$\Gamma$-convergence for higher order nonlocal phase transitions

TL;DR

This paper investigates the asymptotic behavior of fractional Allen-Cahn energies for different fractional parameters, establishing Gamma-convergence to classical or fractional perimeters and challenging previous expectations about curvature-dependent limits.

Contribution

It proves Gamma-convergence of fractional Allen-Cahn energies to perimeter functionals for a range of s, revealing new insights into nonlocal phase transitions.

Findings

First variation contribution vanishes as epsilon approaches zero

Gamma-convergence to classical or fractional perimeter depending on s

Contradicts previous expectations of curvature-dependent limits in certain regimes

Abstract

For every $0 < s <3/4$, we study the asymptotic behavior of the $\varepsilon$-rescaled sum of the $s$-fractional Allen-Cahn energy and the squared $L^2$-norm of its first variation.

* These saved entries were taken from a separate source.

## config.mk

```make
export PLATFORM = sky130hd
export DESIGN_NAME = l1_trig_holdoff
export DESIGN_NICKNAME = d
export VERILOG_FILES = /design/src/rtl/l1_trig_pkg.sv /design/src/rtl/trig_fwft_fifo.sv /design/src/rtl/l1_trig_holdoff.sv
export SDC_FILE = /design/constraint.sdc
export NUM_CORES = 1
export LEC_CHECK = 0
export CAP_MARGIN = 20
export CORE_ASPECT_RATIO = 0.75
export CORE_MARGIN = 2
export CORE_UTILIZATION = 55
export CTS_CLUSTER_DIAMETER = 150
export DETAILED_ROUTE_END_ITERATION = 8
export DONT_BUFFER_PORTS = 1
export PLACE_DENSITY = 0.72
export SKIP_CTS_REPAIR_TIMING = 1
export SLEW_MARGIN = 40
export SYNTH_ARGS = -nofsm -noshare
export SYNTH_HDL_FRONTEND = slang
export SYNTH_SLANG_ARGS = --single-unit
```

## constraint.sdc

```tcl
create_clock -name ifclk -period 10.25 [get_ports ifclk]
set_input_delay 2.05 -clock ifclk [delete_from_list [all_inputs] [get_ports ifclk]]
set_output_delay 2.05 -clock ifclk [all_outputs]
set_load 0.005 [all_outputs]
```

## src/rtl/l1_trig_pkg.sv

```systemverilog
// Shared types and helpers for the L1 trigger holdoff path.
package l1_trig_pkg;

  localparam int TRIG_WIDTH = 32;
  localparam int SAT_W      = 64;

  typedef enum logic [1:0] {
    DISCARD   = 2'd0,
    DROP_HOLD = 2'd1,
    DROP_FULL = 2'd2,
    ACCEPT    = 2'd3
  } trig_class_t;

  // Increment that sticks at the all-ones value of a width-bit counter (width <= SAT_W).
  function automatic logic [SAT_W-1:0] sat_inc(input logic [SAT_W-1:0] val, input int width);
    logic [SAT_W-1:0] max_v;
    max_v = (width >= SAT_W) ? {SAT_W{1'b1}} : ((64'd1 << width) - 64'd1);
    if (val >= max_v) begin
      sat_inc = max_v;
    end else begin
      sat_inc = val + 64'd1;
    end
  endfunction

endpackage

```

## src/rtl/trig_fwft_fifo.sv

```systemverilog
// Single-clock first-word-fall-through FIFO with a registered output stage.
module trig_fwft_fifo
  import l1_trig_pkg::*;
#(
  parameter int DEPTH_LOG2 = 4,
  parameter int WIDTH      = TRIG_WIDTH
) (
  input  logic                  i_clk,
  input  logic                  i_rst_n,
  input  logic                  i_push,
  input  logic [WIDTH-1:0]      i_din,
  input  logic                  i_pop,
  output logic [WIDTH-1:0]      o_dout,
  output logic                  o_dvalid,
  output logic                  o_full,
  output logic [DEPTH_LOG2:0]   o_count
);

  localparam int DEPTH = 1 << DEPTH_LOG2;

  logic [WIDTH-1:0]      r_mem [DEPTH];
  logic [DEPTH_LOG2-1:0] r_wr_ptr;
  logic [DEPTH_LOG2-1:0] r_rd_ptr;
  logic [DEPTH_LOG2:0]   r_count;
  logic [WIDTH-1:0]      r_out_data;
  logic                  r_out_valid;

  logic w_full;
  logic w_push;
  logic w_pop;
  logic w_load;
  logic w_mem_empty;
  logic w_from_mem;
  logic w_bypass;
  logic w_mem_wr;

  // Occupancy counts the output register too, so full is exactly count == DEPTH.
  assign w_full      = r_count[DEPTH_LOG2];
  assign w_push      = i_push & ~w_full;
  assign w_pop       = i_pop & r_out_valid;
  assign w_load      = ~r_out_valid | w_pop;
  assign w_mem_empty = (r_count == {{DEPTH_LOG2{1'b0}}, r_out_valid});
  assign w_from_mem  = w_load & ~w_mem_empty;
  assign w_bypass    = w_load & w_mem_empty & w_push;
  assign w_mem_wr    = w_push & ~w_bypass;

  // Storage array write port.
  always_ff @(posedge i_clk) begin
    if (w_mem_wr) begin
      r_mem[r_wr_ptr] <= i_din;
    end else begin
      r_mem[r_wr_ptr] <= r_mem[r_wr_ptr];
    end
  end

  // Pointers, occupancy and output stage.
  always_ff @(posedge i_clk or negedge i_rst_n) begin
    if (!i_rst_n) begin
      r_wr_ptr    <= {DEPTH_LOG2{1'b0}};
      r_rd_ptr    <= {DEPTH_LOG2{1'b0}};
      r_count     <= {(DEPTH_LOG2+1){1'b0}};
      r_out_data  <= {WIDTH{1'b0}};
      r_out_valid <= 1'b0;
    end else begin
      if (w_mem_wr) begin
        r_wr_ptr <= r_wr_ptr + {{(DEPTH_LOG2-1){1'b0}}, 1'b1};
      end else begin
        r_wr_ptr <= r_wr_ptr;
      end
      case ({w_push, w_pop})
        2'b10:   r_count <= r_count + {{DEPTH_LOG2{1'b0}}, 1'b1};
        2'b01:   r_count <= r_count - {{DEPTH_LOG2{1'b0}}, 1'b1};
        default: r_count <= r_count;
      endcase
      if (w_from_mem) begin
        r_out_data  <= r_mem[r_rd_ptr];
        r_out_valid <= 1'b1;
        r_rd_ptr    <= r_rd_ptr + {{(DEPTH_LOG2-1){1'b0}}, 1'b1};
      end else if (w_bypass) begin
        r_out_data  <= i_din;
        r_out_valid <= 1'b1;
        r_rd_ptr    <= r_rd_ptr;
      end else if (w_load) begin
        r_out_data  <= r_out_data;
        r_out_valid <= 1'b0;
        r_rd_ptr    <= r_rd_ptr;
      end else begin
        r_out_data  <= r_out_data;
        r_out_valid <= r_out_valid;
        r_rd_ptr    <= r_rd_ptr;
      end
    end
  end

  assign o_dout   = r_out_data;
  assign o_dvalid = r_out_valid;
  assign o_full   = w_full;
  assign o_count  = r_count;

endmodule

```

## src/rtl/l1_trig_holdoff.sv

```systemverilog
// Trigger dead-time filter: classifies each input word, buffers accepted ones
// in a FWFT FIFO and keeps saturating accept/drop counters.
module l1_trig_holdoff
  import l1_trig_pkg::*;
#(
  parameter int FIFO_DEPTH_LOG2 = 4,
  parameter int HOLDOFF_BITS    = 16,
  parameter int CNT_BITS        = 32
) (
  input  logic                       ifclk,
  input  logic                       ifclk_rstn,
  input  logic [TRIG_WIDTH-1:0]      s_trig_tdata,
  input  logic                       s_trig_tvalid,
  output logic                       s_trig_tready,
  output logic [TRIG_WIDTH-1:0]      m_trig_tdata,
  output logic                       m_trig_tvalid,
  input  logic                       m_trig_tready,
  input  logic                       run_i,
  input  logic [HOLDOFF_BITS-1:0]    holdoff_i,
  input  logic                       cnt_clr_i,
  output logic [CNT_BITS-1:0]        accept_cnt_o,
  output logic [CNT_BITS-1:0]        drop_cnt_o,
  output logic                       overflow_o,
  output logic [FIFO_DEPTH_LOG2:0]   fifo_count_o
);

  logic                    r_tready;
  logic [HOLDOFF_BITS-1:0] r_hold_cnt;
  logic [CNT_BITS-1:0]     r_accept_cnt;
  logic [CNT_BITS-1:0]     r_drop_cnt;
  logic                    r_overflow;

  logic        w_hs;
  logic        w_full;
  trig_class_t w_class;
  logic        w_accept;
  logic        w_drop;
  logic        w_drop_full;

  assign w_hs = s_trig_tvalid & r_tready;

  // Classify the current handshake; no handshake behaves like a discard.
  always_comb begin
    w_class = DISCARD;
    if (!w_hs) begin
      w_class = DISCARD;
    end else if (!run_i) begin
      w_class = DISCARD;
    end else if (r_hold_cnt != {HOLDOFF_BITS{1'b0}}) begin
      w_class = DROP_HOLD;
    end else if (w_full) begin
      w_class = DROP_FULL;
    end else begin
      w_class = ACCEPT;
    end
  end

  // Decode the class into the individual actions.
  always_comb begin
    w_accept    = 1'b0;
    w_drop      = 1'b0;
    w_drop_full = 1'b0;
    case (w_class)
      ACCEPT:    w_accept = 1'b1;
      DROP_HOLD: w_drop   = 1'b1;
      DROP_FULL: begin
        w_drop      = 1'b1;
        w_drop_full = 1'b1;
      end
      default: begin
        w_accept    = 1'b0;
        w_drop      = 1'b0;
        w_drop_full = 1'b0;
      end
    endcase
  end

  // Ready, dead-time counter, statistics; clear beats any same-cycle event.
  always_ff @(posedge ifclk or negedge ifclk_rstn) begin
    if (!ifclk_rstn) begin
      r_tready     <= 1'b0;
      r_hold_cnt   <= {HOLDOFF_BITS{1'b0}};
      r_accept_cnt <= {CNT_BITS{1'b0}};
      r_drop_cnt   <= {CNT_BITS{1'b0}};
      r_overflow   <= 1'b0;
    end else begin
      r_tready <= 1'b1;
      if (w_accept) begin
        r_hold_cnt <= holdoff_i;
      end else if (r_hold_cnt != {HOLDOFF_BITS{1'b0}}) begin
        r_hold_cnt <= r_hold_cnt - {{(HOLDOFF_BITS-1){1'b0}}, 1'b1};
      end else begin
        r_hold_cnt <= r_hold_cnt;
      end
      if (cnt_clr_i) begin
        r_accept_cnt <= {CNT_BITS{1'b0}};
        r_drop_cnt   <= {CNT_BITS{1'b0}};
        r_overflow   <= 1'b0;
      end else begin
        r_accept_cnt <= w_accept ? CNT_BITS'(sat_inc(SAT_W'(r_accept_cnt), CNT_BITS)) : r_accept_cnt;
        r_drop_cnt   <= w_drop   ? CNT_BITS'(sat_inc(SAT_W'(r_drop_cnt), CNT_BITS))   : r_drop_cnt;
        r_overflow   <= r_overflow | w_drop_full;
      end
    end
  end

  trig_fwft_fifo #(
    .DEPTH_LOG2 (FIFO_DEPTH_LOG2),
    .WIDTH      (TRIG_WIDTH)
  ) u_fifo (
    .i_clk    (ifclk),
    .i_rst_n  (ifclk_rstn),
    .i_push   (w_accept),
    .i_din    (s_trig_tdata),
    .i_pop    (m_trig_tready),
    .o_dout   (m_trig_tdata),
    .o_dvalid (m_trig_tvalid),
    .o_full   (w_full),
    .o_count  (fifo_count_o)
  );

  assign s_trig_tready = r_tready;
  assign accept_cnt_o  = r_accept_cnt;
  assign drop_cnt_o    = r_drop_cnt;
  assign overflow_o    = r_overflow;

endmodule

```

==> reports/metrics.cfg <==
[sta]
period_minus_slack_ps=4341
clock_skew_ps=10.97
drv_slew=0
rsz0062_at_grt=false
finalHoldViolations=0
setup_viol=0
post-route-period-util_pct=42.35
setup_tns_ps=0
worst_slew_pin_slew_ps=847.1
relSlewSlack_pct=43.53
fmax_mhz=230.3

[grt]
grt_pass1_vias=13535
grt-ovfl-total=0
grtUsageTotal_pct=22.23
antenna_found_initial=0
grt_max_degree=129
grt_pass1_wl_um=83500

[synthesis]
ys_ff_latch=640
synth_edf_count=512
ys_types=58
synth_top_area_share_pct=58.86
avgSynthCellArea_um2=17.32
ys_seq_area_share_pct=71.12
synth-async-reset-ratio_pct=20.00
yosysWarnings=0
syn_nets=1577
synth_area_leaders=edfxtp_1 59%, dfrtp_1 12%, mux4_2 11%
syn_inst=1508
synthTopCellsByCount=512 x edfxtp_1, 128 x dfrtp_1, 128 x mux4_2
yosysMostFrequentCell=edfxtp_1
netlist_area_um2=26120
synth_flop_cell=edfxtp_1
yosysTopAreaCell=edfxtp_1

[finish]
syn_to_final_growth_pct=11.27
drive_above_1_share_pct=18.40
antennaDiodeCount=0
nets=1573
fillCellCount=3373
final_cells=2193

[place]
place_inst=2082
gp_congestion=0.7864
dp_hpwl_um=32310
portBuffers=0

[critical_path]
crit_path_cell_trace=nor4_1 > and4_1 > and4_1 > ha_2 > buf_4 > clkinv_1 > nor3_1 > a41oi_1 > a311oi_1
worst_path_max_delay_cell=nor3_1
slowest_delay_ps=730
critPathMaxFanout=57
cp_data_arrival_time_ps=4870
path_class=reg -> reg
startpoint_type=flip-flop
endpoint_kind=flip-flop
cpMostUsedCell=and4_1
required_ps=10780

[clock_tree]
clock_latency_ps=620
clockBufferDepth=3
cts.clk_slew.worst_paths_ps=70
root_buffer=clkbuf_16
numCtsBuffers=58
clock_sinks=640
ctsHtreeMaxLevel=2
cts_tree=done

[floorplan]
die_w_um=255.6
design.core.area_um2=47140
dieArea_um2=49270
start_util_pct=55.41
rows=69
die_h_um=192.7
pin_count=158

[routing]
via_per_inst=6.395
ant_nets=0
first_iter_violations=1491
via_count=14024
drtPass1Iterations=6
wl_per_cell_um=25.01
drc_errors=0
finalWirelength_um=54850

[hold_path]
min_path_type=reg -> reg

[power_and_ir_drop]
leakage_uw=0.009800
ir_drop_uv=167.7
power_density_nw_per_um2=228.5

[status]
status=completed

[run]
drv_cap=0

-- critical path, delay by kind of cell, from the launching register on --
family,cells,cell delay [ps]
and+or+nand+nor,4,2210
buffers and inverters,2,910
AOI/OAI and AO/OA,2,460
DFF,1,430
adders and majority gates,1,210
-- through the flow --
step	setup slack, ps	area, um^2	util, %	total power [uW]	hold WS (ps)
6_report	5909	29060	61.66	6642	524.0
5_1_grt	5454	29060	61.66	6919	576.9
3_3_place_gp	5474	26770	56.80	4377	510.6
3_5_place_dp	5519	27020	57.32	4433	516.2
2_1_floorplan	3616	26120	-	4078	481.8
4_1_cts	5960	29040	61.60	6707	525.4
-- final timing paths --
kind | from | end | slack [ps] | depth (start not counted)
worst min-delay path | drop_cnt_o[21]$_DFFE_PN0P_ | drop_cnt_o[21]$_DFFE_PN0P_ | 520 | 1
max in group asynchronous | ifclk_rstn | drop_cnt_o[19]$_DFFE_PN0P_ | 8850 | 0
min in group asynchronous | ifclk_rstn | u_fifo.o_dout[2]$_DFFE_PN0P_ | 1120 | 0
worst max-delay path | r_hold_cnt[4]$_DFFE_PN0P_ | accept_cnt_o[22]$_DFFE_PN0P_ | 5910 | 9
worst max register to register | r_hold_cnt[4]$_DFFE_PN0P_ | accept_cnt_o[22]$_DFFE_PN0P_ | 5910 | 9
worst min register to register | drop_cnt_o[21]$_DFFE_PN0P_ | drop_cnt_o[21]$_DFFE_PN0P_ | 520 | 1
-- final cells by class --
class / count / area, um^2 / area share (%)
Clock buffer: 75 / 1575 / 5.420
Clock inverter: 35 / 444.2 / 1.528
Inverter: 17 / 63.81 / 0.2196
Multi-Input combinational cell: 763 / 7259 / 24.98
Sequential cell: 640 / 18590 / 63.95
Tap cell: 639 / 799.5 / 2.751
Timing Repair Buffer: 24 / 336.6 / 1.158
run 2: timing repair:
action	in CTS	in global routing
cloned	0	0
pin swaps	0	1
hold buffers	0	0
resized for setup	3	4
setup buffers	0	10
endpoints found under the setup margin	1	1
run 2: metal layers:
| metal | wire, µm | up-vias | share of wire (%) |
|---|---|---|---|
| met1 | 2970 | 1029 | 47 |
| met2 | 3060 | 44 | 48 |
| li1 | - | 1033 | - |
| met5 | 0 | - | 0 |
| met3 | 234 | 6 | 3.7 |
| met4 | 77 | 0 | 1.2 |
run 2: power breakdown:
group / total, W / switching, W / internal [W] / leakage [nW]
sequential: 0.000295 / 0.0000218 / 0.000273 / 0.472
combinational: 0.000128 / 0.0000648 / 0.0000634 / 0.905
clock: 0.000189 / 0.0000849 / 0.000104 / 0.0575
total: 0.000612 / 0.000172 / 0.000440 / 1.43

We prove that the contribution of the first variation vanishes as $\varepsilon \to 0$. This implies the Gamma-convergence of the initial sum to either the classical perimeter or to the $2s$-fractional perimeter, depending on whether $s \ge 1/2$ or not. This contradicts the expectation of finding curvature-dependent terms in the limit, as suggested by the regime $3/4 \le s < 1$, and as known to hold in low dimensions in the local case.